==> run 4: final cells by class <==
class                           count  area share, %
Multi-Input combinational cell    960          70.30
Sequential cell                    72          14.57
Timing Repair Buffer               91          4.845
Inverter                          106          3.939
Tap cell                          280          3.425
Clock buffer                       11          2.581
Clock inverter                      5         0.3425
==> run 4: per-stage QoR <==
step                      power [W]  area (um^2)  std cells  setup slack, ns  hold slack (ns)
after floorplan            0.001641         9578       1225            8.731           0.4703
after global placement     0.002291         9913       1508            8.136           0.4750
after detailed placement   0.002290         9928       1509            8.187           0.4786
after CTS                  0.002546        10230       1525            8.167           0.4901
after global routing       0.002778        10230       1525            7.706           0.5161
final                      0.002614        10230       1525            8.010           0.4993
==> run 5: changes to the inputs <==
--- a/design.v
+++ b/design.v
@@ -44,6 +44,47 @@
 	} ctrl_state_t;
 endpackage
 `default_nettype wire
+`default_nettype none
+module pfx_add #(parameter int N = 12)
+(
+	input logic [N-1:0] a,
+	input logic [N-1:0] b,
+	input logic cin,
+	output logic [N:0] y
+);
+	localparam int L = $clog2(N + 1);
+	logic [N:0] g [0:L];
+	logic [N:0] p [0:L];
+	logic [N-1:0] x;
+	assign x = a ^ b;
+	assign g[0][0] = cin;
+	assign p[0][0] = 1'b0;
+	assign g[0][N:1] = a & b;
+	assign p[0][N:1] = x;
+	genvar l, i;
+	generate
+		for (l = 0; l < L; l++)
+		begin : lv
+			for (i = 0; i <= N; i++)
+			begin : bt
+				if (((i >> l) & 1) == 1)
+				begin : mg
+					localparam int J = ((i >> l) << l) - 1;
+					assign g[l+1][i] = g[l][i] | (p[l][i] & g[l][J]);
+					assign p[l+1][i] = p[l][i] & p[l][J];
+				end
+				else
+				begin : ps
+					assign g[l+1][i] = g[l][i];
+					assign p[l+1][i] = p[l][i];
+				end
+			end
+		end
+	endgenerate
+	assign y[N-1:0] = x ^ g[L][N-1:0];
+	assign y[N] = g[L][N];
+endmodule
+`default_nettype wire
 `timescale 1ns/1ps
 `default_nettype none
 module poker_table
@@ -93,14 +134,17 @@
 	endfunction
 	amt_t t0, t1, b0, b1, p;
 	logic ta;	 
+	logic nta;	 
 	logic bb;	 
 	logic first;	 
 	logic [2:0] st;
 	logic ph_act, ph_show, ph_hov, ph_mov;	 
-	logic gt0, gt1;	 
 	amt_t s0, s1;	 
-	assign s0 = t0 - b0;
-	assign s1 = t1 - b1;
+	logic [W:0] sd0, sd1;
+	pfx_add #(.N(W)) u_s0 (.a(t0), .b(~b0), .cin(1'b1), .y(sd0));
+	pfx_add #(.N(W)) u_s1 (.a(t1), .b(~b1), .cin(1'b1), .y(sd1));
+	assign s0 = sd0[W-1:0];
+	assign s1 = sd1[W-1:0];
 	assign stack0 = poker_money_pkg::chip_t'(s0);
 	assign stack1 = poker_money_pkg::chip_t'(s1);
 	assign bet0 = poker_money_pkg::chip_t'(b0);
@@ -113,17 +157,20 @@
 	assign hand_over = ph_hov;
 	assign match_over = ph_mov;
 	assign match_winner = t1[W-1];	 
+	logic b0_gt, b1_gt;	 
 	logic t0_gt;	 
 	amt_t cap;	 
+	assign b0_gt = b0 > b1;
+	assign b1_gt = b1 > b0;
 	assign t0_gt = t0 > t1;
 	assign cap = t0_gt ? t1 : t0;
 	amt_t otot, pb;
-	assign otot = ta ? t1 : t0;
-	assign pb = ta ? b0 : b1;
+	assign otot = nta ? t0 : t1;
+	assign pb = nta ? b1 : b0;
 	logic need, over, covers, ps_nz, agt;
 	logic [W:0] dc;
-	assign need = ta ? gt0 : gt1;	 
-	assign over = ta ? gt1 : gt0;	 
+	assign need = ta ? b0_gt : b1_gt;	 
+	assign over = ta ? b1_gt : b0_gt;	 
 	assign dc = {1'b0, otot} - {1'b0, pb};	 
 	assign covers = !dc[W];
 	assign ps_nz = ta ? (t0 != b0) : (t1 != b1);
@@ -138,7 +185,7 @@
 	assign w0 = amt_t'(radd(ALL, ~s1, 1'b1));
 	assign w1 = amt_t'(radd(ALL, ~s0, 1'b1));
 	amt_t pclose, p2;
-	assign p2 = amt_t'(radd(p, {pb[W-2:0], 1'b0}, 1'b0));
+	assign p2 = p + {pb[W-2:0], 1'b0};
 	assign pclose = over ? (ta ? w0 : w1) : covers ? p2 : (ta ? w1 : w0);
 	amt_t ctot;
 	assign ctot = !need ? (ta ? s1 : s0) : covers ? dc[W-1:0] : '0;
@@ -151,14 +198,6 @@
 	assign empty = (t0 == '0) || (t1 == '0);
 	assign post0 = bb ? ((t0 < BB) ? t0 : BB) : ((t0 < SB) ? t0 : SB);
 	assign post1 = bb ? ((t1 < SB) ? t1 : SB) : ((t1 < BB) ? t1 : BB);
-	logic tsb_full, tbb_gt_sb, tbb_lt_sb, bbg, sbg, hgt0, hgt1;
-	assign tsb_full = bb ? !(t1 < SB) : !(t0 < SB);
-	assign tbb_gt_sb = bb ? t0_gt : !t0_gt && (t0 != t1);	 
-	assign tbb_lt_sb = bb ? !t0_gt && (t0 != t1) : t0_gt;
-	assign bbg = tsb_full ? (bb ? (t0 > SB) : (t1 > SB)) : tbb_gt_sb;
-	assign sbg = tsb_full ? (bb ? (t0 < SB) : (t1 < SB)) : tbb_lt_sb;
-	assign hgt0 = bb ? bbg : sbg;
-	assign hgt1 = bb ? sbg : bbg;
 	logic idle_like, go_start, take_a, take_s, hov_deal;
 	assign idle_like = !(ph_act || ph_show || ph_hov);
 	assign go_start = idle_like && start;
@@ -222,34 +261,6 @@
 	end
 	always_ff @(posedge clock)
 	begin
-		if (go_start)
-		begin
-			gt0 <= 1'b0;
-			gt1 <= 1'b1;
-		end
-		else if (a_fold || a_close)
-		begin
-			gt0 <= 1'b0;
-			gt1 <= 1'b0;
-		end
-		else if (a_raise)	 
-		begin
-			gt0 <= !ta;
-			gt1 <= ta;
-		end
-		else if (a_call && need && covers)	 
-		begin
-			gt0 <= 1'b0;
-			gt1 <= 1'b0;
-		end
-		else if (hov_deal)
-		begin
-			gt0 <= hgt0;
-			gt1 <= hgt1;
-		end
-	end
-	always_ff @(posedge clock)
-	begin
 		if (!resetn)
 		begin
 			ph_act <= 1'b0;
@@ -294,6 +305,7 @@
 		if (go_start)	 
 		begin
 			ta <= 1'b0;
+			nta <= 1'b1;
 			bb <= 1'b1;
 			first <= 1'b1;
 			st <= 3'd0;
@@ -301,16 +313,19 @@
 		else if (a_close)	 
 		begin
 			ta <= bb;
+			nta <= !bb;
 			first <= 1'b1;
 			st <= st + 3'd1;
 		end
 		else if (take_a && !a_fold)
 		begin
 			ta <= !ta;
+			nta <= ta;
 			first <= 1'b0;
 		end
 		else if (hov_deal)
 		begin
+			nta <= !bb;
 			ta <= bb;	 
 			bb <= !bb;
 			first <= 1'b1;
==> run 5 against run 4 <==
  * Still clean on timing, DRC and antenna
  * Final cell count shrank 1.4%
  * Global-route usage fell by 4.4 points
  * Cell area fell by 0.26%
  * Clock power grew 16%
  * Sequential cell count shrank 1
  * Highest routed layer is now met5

——

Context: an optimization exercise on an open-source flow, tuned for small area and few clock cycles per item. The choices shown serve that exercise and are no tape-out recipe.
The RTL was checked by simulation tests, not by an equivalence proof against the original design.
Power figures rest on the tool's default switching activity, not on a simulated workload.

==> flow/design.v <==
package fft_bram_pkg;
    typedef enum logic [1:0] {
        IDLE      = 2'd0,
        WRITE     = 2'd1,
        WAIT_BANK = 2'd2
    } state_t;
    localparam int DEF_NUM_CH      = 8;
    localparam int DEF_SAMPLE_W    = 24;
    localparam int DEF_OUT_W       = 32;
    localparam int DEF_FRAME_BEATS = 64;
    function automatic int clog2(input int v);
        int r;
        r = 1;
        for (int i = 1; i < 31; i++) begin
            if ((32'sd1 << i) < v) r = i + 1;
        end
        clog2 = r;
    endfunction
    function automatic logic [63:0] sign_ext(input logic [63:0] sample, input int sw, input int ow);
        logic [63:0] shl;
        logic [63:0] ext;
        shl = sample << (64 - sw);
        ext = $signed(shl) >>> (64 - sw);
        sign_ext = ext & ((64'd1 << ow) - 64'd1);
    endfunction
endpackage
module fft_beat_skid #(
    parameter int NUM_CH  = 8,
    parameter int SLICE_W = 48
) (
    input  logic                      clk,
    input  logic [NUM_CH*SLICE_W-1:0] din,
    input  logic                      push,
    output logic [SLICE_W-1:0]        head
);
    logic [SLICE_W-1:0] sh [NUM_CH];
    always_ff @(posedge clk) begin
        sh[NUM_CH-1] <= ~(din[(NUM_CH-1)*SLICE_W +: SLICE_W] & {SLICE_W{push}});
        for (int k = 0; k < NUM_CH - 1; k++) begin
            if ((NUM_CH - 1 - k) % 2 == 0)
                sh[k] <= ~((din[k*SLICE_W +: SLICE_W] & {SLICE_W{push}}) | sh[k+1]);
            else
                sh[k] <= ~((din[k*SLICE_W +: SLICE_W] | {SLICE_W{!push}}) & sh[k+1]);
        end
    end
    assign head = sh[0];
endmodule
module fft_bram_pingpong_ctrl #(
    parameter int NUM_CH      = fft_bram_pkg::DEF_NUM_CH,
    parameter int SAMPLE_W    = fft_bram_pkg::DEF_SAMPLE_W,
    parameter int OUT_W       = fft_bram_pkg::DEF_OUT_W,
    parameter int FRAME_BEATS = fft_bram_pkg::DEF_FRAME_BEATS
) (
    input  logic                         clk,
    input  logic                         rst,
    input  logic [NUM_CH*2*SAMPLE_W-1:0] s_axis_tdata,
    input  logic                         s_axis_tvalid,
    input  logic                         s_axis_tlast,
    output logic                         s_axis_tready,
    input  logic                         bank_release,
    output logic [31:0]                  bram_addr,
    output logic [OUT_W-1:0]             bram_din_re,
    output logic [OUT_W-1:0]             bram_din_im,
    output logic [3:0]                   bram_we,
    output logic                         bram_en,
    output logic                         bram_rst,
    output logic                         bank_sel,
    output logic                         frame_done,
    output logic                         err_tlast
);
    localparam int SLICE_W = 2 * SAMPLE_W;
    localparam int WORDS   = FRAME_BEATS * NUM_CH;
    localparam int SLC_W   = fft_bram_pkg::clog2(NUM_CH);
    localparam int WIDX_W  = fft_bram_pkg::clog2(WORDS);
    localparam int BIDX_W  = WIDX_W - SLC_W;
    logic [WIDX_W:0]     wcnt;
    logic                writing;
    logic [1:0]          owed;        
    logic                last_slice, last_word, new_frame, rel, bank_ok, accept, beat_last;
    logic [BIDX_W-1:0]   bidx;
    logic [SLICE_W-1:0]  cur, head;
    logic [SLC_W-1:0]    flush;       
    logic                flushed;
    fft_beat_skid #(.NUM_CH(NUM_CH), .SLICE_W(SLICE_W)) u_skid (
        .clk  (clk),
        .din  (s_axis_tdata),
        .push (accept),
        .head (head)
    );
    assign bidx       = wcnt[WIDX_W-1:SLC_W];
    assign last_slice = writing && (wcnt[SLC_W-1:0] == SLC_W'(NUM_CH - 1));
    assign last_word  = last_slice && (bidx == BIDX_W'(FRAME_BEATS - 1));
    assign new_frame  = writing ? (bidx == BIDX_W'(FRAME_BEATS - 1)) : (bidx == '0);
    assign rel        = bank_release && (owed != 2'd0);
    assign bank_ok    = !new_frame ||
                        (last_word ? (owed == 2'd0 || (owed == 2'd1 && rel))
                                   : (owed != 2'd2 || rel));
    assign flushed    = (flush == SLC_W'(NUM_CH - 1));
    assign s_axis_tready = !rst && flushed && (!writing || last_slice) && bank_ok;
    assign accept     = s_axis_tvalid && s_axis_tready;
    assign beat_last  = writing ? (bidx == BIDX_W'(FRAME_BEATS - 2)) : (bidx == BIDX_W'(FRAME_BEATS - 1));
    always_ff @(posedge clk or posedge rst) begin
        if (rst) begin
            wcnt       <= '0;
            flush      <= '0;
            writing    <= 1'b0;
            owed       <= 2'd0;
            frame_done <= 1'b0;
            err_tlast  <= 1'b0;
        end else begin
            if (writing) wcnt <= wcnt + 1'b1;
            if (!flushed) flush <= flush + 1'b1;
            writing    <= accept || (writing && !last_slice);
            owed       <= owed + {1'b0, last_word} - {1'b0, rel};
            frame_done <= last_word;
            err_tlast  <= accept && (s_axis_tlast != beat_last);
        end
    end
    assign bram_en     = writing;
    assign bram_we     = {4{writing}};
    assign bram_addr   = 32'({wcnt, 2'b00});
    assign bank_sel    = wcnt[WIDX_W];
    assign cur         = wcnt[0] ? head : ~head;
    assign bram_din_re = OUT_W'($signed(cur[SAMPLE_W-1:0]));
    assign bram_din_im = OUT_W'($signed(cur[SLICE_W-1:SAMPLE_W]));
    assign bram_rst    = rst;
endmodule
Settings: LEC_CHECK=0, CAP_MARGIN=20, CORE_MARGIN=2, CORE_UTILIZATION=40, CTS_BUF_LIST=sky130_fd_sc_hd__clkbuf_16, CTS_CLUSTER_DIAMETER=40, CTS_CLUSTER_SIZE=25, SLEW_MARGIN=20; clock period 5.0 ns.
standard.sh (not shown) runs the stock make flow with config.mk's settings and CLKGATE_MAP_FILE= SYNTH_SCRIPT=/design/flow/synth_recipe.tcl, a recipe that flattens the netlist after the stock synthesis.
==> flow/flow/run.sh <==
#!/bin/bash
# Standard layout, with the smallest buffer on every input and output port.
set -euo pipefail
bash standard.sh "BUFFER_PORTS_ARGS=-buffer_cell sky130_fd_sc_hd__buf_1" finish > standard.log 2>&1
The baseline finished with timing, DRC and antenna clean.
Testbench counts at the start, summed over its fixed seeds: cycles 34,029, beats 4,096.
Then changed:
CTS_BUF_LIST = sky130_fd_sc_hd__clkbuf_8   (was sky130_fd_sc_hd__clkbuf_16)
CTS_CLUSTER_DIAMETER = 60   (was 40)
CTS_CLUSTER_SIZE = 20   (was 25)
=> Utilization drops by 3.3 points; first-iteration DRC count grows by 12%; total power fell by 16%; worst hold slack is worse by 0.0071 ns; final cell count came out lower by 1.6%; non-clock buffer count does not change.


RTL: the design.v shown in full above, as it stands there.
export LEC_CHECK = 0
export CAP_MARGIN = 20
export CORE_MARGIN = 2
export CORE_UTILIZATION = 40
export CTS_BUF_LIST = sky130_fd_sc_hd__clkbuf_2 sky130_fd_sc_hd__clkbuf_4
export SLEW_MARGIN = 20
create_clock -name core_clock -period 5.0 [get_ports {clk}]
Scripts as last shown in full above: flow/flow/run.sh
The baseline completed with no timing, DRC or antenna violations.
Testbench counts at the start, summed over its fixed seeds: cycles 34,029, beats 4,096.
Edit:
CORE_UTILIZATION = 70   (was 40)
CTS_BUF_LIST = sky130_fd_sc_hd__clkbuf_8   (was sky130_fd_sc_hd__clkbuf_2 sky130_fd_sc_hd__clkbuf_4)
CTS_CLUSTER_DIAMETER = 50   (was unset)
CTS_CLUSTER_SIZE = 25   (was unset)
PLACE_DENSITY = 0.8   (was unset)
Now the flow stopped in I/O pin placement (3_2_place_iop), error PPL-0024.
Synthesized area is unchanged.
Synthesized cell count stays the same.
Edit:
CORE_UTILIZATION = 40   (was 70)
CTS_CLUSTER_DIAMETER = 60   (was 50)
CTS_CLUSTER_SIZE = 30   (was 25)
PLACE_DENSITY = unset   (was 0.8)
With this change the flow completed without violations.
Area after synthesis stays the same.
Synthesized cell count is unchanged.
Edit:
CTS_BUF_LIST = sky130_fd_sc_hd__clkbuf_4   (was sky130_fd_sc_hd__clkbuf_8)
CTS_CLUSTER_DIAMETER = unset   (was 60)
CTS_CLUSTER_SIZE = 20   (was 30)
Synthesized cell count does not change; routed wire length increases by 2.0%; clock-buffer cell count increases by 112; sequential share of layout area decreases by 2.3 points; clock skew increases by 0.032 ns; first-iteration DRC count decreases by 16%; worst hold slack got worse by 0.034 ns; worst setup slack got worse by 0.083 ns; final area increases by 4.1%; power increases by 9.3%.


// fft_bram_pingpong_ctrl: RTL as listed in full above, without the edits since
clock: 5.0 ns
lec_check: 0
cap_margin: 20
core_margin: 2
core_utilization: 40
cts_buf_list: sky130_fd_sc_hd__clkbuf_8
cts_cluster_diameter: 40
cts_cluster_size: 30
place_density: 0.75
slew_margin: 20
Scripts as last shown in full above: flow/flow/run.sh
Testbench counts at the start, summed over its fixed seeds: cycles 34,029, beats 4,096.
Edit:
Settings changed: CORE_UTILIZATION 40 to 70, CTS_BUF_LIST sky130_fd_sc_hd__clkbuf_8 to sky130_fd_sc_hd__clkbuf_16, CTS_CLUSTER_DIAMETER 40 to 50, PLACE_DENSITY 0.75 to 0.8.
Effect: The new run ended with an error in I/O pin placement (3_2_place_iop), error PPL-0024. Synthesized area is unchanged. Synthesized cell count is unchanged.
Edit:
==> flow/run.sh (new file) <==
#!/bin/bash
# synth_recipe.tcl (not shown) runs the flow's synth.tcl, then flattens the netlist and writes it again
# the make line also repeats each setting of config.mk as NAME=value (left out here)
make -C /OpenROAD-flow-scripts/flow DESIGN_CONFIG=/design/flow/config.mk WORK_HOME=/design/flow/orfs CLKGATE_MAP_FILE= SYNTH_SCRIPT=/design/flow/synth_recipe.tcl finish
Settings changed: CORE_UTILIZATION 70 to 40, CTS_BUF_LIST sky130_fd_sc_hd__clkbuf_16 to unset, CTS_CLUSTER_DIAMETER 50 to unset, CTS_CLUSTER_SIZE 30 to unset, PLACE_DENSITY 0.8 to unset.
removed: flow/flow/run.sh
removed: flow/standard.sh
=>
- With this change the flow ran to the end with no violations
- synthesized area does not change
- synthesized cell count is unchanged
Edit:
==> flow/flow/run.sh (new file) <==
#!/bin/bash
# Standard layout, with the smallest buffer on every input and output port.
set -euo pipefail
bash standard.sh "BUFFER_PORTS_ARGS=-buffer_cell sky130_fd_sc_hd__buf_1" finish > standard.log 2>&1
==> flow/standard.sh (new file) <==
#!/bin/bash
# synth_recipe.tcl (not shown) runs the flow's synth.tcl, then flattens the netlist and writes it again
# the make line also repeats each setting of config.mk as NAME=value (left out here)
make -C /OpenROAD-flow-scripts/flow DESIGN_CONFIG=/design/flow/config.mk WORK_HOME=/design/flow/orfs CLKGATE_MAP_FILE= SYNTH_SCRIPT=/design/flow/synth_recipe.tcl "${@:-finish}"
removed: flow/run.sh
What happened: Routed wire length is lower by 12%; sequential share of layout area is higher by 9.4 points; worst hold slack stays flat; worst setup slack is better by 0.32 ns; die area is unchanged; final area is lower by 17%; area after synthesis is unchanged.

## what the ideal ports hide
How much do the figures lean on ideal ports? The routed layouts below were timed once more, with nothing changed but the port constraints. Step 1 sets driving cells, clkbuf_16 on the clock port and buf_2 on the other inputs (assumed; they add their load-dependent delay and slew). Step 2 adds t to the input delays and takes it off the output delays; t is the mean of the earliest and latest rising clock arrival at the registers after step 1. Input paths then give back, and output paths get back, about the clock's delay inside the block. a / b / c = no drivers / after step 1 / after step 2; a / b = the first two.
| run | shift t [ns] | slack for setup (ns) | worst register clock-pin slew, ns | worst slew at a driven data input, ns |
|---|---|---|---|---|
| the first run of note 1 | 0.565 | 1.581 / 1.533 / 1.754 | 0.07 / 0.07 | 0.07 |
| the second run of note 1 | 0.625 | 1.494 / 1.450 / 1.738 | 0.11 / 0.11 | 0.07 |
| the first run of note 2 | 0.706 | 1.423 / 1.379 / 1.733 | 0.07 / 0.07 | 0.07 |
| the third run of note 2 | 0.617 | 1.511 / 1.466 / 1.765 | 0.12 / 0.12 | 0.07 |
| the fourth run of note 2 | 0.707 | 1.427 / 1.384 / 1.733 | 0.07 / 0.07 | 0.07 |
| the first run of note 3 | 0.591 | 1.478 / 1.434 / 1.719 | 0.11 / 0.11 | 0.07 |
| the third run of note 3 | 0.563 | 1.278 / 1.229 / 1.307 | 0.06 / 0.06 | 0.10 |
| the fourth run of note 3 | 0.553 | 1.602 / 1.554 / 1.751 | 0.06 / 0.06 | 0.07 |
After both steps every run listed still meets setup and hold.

——

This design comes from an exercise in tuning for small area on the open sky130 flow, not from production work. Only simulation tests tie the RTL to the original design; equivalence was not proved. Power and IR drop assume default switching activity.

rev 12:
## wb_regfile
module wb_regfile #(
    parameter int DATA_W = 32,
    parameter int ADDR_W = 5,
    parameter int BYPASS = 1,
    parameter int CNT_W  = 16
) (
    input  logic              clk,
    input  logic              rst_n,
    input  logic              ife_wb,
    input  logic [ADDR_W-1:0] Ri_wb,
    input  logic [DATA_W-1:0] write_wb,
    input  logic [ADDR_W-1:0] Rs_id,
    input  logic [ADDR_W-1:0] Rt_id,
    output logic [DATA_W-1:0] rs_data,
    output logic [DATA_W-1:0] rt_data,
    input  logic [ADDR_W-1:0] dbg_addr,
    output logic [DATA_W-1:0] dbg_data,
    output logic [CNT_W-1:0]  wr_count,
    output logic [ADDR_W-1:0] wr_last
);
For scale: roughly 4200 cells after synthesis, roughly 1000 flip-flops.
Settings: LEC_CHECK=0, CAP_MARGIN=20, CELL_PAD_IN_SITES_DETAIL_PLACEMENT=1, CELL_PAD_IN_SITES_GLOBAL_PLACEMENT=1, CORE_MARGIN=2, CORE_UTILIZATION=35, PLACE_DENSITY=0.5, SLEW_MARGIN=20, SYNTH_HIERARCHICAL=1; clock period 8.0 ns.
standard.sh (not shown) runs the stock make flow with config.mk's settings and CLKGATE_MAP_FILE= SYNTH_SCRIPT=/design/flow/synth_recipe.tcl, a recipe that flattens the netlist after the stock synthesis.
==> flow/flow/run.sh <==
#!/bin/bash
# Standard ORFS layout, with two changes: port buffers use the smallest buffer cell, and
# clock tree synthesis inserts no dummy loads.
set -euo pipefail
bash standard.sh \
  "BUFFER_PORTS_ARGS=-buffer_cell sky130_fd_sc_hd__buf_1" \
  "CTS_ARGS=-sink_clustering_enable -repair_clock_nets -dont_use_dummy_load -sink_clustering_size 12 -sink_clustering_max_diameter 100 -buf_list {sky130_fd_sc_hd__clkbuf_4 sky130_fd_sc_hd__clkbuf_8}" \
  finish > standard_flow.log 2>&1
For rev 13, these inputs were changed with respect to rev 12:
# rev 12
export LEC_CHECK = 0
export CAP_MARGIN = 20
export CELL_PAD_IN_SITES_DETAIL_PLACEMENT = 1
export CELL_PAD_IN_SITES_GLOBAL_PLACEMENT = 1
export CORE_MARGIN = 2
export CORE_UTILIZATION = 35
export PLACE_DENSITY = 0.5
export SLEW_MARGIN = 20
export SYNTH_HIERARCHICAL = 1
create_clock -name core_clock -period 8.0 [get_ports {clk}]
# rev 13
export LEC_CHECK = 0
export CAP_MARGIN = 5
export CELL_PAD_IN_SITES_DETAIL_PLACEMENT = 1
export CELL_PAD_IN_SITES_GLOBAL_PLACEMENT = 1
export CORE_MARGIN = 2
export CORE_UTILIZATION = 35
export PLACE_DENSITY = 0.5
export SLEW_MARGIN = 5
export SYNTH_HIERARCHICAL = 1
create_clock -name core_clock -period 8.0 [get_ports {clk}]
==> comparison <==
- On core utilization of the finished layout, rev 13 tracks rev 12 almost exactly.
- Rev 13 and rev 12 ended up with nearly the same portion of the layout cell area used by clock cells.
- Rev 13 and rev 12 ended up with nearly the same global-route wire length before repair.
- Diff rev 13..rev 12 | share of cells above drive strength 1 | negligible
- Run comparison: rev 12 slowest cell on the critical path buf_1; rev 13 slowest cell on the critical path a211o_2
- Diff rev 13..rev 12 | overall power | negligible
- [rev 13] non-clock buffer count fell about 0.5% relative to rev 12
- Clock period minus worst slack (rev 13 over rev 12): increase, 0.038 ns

——

## What to produce
Set down, unchanged, only those lines above that fall between the line with "assign match_winner = t1[W-1];" and the line with "assign idle_like = !(ph_act", the two end lines included.

## The answer
 	assign match_winner = t1[W-1];	 
+	logic b0_gt, b1_gt;	 
 	logic t0_gt;	 
 	amt_t cap;	 
+	assign b0_gt = b0 > b1;
+	assign b1_gt = b1 > b0;
 	assign t0_gt = t0 > t1;
 	assign cap = t0_gt ? t1 : t0;
 	amt_t otot, pb;
-	assign otot = ta ? t1 : t0;
-	assign pb = ta ? b0 : b1;
+	assign otot = nta ? t0 : t1;
+	assign pb = nta ? b1 : b0;
 	logic need, over, covers, ps_nz, agt;
 	logic [W:0] dc;
-	assign need = ta ? gt0 : gt1;	 
-	assign over = ta ? gt1 : gt0;	 
+	assign need = ta ? b0_gt : b1_gt;	 
+	assign over = ta ? b1_gt : b0_gt;	 
 	assign dc = {1'b0, otot} - {1'b0, pb};	 
 	assign covers = !dc[W];
 	assign ps_nz = ta ? (t0 != b0) : (t1 != b1);
@@ -138,7 +185,7 @@
 	assign w0 = amt_t'(radd(ALL, ~s1, 1'b1));
 	assign w1 = amt_t'(radd(ALL, ~s0, 1'b1));
 	amt_t pclose, p2;
-	assign p2 = amt_t'(radd(p, {pb[W-2:0], 1'b0}, 1'b0));
+	assign p2 = p + {pb[W-2:0], 1'b0};
 	assign pclose = over ? (ta ? w0 : w1) : covers ? p2 : (ta ? w1 : w0);
 	amt_t ctot;
 	assign ctot = !need ? (ta ? s1 : s0) : covers ? dc[W-1:0] : '0;
@@ -151,14 +198,6 @@
 	assign empty = (t0 == '0) || (t1 == '0);
 	assign post0 = bb ? ((t0 < BB) ? t0 : BB) : ((t0 < SB) ? t0 : SB);
 	assign post1 = bb ? ((t1 < SB) ? t1 : SB) : ((t1 < BB) ? t1 : BB);
-	logic tsb_full, tbb_gt_sb, tbb_lt_sb, bbg, sbg, hgt0, hgt1;
-	assign tsb_full = bb ? !(t1 < SB) : !(t0 < SB);
-	assign tbb_gt_sb = bb ? t0_gt : !t0_gt && (t0 != t1);	 
-	assign tbb_lt_sb = bb ? !t0_gt && (t0 != t1) : t0_gt;
-	assign bbg = tsb_full ? (bb ? (t0 > SB) : (t1 > SB)) : tbb_gt_sb;
-	assign sbg = tsb_full ? (bb ? (t0 < SB) : (t1 < SB)) : tbb_lt_sb;
-	assign hgt0 = bb ? bbg : sbg;
-	assign hgt1 = bb ? sbg : bbg;
 	logic idle_like, go_start, take_a, take_s, hov_deal;
 	assign idle_like = !(ph_act || ph_show || ph_hov);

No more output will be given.